Babylon 4K SteelBook review
Mar 11, 2023- Permalink
Damien Chazelle’s Babylon takes a long look at the excesses of Hollywood in the 1920s. I mean a long look. As in three hours and nine minutes. Maybe it was the runtime that scared people away and turned the movie into a box office bomb. Damien Chazelle’s creation split the critics (with a 56% rotten rating on Rotten Tomatoes) and audiences stayed away. It’s audacious. It’s crazy. But in a world of increasingly repetitive superhero movies, can’t we entertain a little audacious and crazy in our life? The movie, which stars Brad Pitt, Margot Robbie, Diego Calva, Jean Smart, Jovan Adepo and Li Jun Li, is getting a 4K SteelBook from Paramount Home Entertainment and I had a chance to take a look.

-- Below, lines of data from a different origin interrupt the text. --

## config.mk

```make
export PLATFORM = sky130hd
export DESIGN_NAME = gbep_lbuf
export DESIGN_NICKNAME = d
export VERILOG_FILES = /design/src/rtl/gbep_pkg.sv /design/src/rtl/gbep_lbuf.sv
export SDC_FILE = /design/constraint.sdc
export NUM_CORES = 2
export LEC_CHECK = 0
export BUFFER_PORTS_ARGS = -buffer_cell sky130_fd_sc_hd__buf_4
export CAP_MARGIN = 15
export CORE_MARGIN = 5
export CORE_UTILIZATION = 25
export CTS_BUF_LIST = sky130_fd_sc_hd__clkbuf_8
export CTS_CLUSTER_SIZE = 40
export DETAILED_ROUTE_END_ITERATION = 12
export MAX_ROUTING_LAYER = met4
export PLACE_DENSITY = 0.42
export REMOVE_ABC_BUFFERS = 1
export SLEW_MARGIN = 20
export SYNTH_ARGS = -nofsm -noshare
export SYNTH_HDL_FRONTEND = slang
export SYNTH_SLANG_ARGS = --single-unit
```

## constraint.sdc

```tcl
create_clock -name clk_i -period 3.75 [get_ports clk_i]
set_input_delay 0.1875 -clock clk_i [delete_from_list [all_inputs] [get_ports clk_i]]
set_output_delay 0.1875 -clock clk_i [all_outputs]
set_load 0.02 [all_outputs]
```

## src/rtl/gbep_pkg.sv

```systemverilog
// shared types, constants and modular add for the grid boundary exit path counter
package gbep_pkg;

  // width of one walk count and of the exit total
  localparam int DATA_W = 30;

  // counts are kept modulo this prime
  localparam logic [DATA_W-1:0] MODULUS = 30'd1000000007;

  // default grid and budget limits
  localparam int DEF_MAX_ROWS  = 64;
  localparam int DEF_MAX_COLS  = 64;
  localparam int DEF_MAX_MOVES = 64;

  // compare width wide enough for request fields and every legal limit
  localparam int CMP_W = 12;

  typedef logic [DATA_W-1:0] count_t;

  // per-cycle sweep flags from the sequencer to the datapath
  typedef struct packed {
    logic valid;    // a cell column is issued this cycle
    logic a_ok;     // issued column lies inside the grid
    logic b_ok;     // row below lies inside the grid
    logic up_ok;    // row above lies inside the grid
    logic left_ok;  // cell being finished has a left neighbor
    logic first;    // first move, counts come from the start cell
    logic hit_a;    // issued cell is the start cell
    logic hit_b;    // cell below the issued one is the start cell
    logic rsel;     // buffer that holds the current counts
  } issue_t;

  // a + b modulo MODULUS, both inputs already reduced
  function automatic count_t add_mod(count_t a, count_t b);
    logic [DATA_W:0] sum;
    sum = {1'b0, a} + {1'b0, b};
    if (sum >= {1'b0, MODULUS}) begin
      sum = sum - {1'b0, MODULUS};
    end
    return sum[DATA_W-1:0];
  endfunction

endpackage

```

## src/rtl/gbep_lbuf.sv

```systemverilog
// row line buffer: holds the previous row of counts for the up neighbor
module gbep_lbuf #(
  parameter int ADDR_W = 6
) (
  input  logic              clk_i,
  input  logic              we_i,
  input  logic [ADDR_W-1:0] waddr_i,
  input  gbep_pkg::count_t  wdata_i,
  input  logic [ADDR_W-1:0] raddr_i,
  output gbep_pkg::count_t  rdata_o
);

  gbep_pkg::count_t mem_q [2**ADDR_W];
  gbep_pkg::count_t rdata_q;

  // write port
  always_ff @(posedge clk_i) begin
    if (we_i) begin
      mem_q[waddr_i] <= wdata_i;
    end
  end

  // read port, registered
  always_ff @(posedge clk_i) begin
    rdata_q <= mem_q[raddr_i];
  end

  assign rdata_o = rdata_q;

endmodule

```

The 2160p HEVC / H.265 encoded native 4K digital transfer with Dolby Vision and HDR10 is presented in a 2.39:1 aspect ratio. Babylon was shot on film and the 4K digital transfer looks gorgeous with a pleasing light grain. Details are sharp and abundant from the costumes and sets to the locations and facial features. The colour palette is bold and the HDR gives an added boost to specular highlights. Black levels are nice and deep and there’s no loss of detail in shadows or darker scenes. There’s no apparent compression artifacts or digital noise.
On the audio side of things, you have the choice of English Dolby Atmos soundtrack as well as English Descriptive Audio, and French and Spanish Dolby Digital 5.1 tracks. Subtitles are available for English, English SDH, Cantonese, Danish, Spanish, French, Korean, Mandarin, Norwegian, Finnish, Swedish, and Thai. The soundtrack shines with the heights and surrounds placing you into the movie’s world with effects and environmental sounds. The score is powerful and dynamic and dialogue is clear and centred with the low-end frequencies adding punch to both the action and the score.
Babylon comes in a three-disc set, with the 4K, a Blu-ray copy and a separate Blu-ray for the bonus features. A digital code is also included. The extras on the bonus disc include a half-hour look at various aspects of the production, pieces on the costumes and score and several deleted scenes. The collectible SteelBook case isn’t much of a showstopper. The black case features the cast in a circular display on the front and a shattering champagne glass on the back. On the inside, there’s a photo of a scene from the film. One disc is on the left, with two other discs stacked on the right side.
Damien Chazelle’s Babylon is an audacious look at the cinema industry in the 1920s. The physical media release pairs gorgeous video with excellent audio. The extra are a bit light and the SteelBook case is underwhelming, so though I’m recommending this, you might want to go for the non-SteelBook version if that’s not important to you.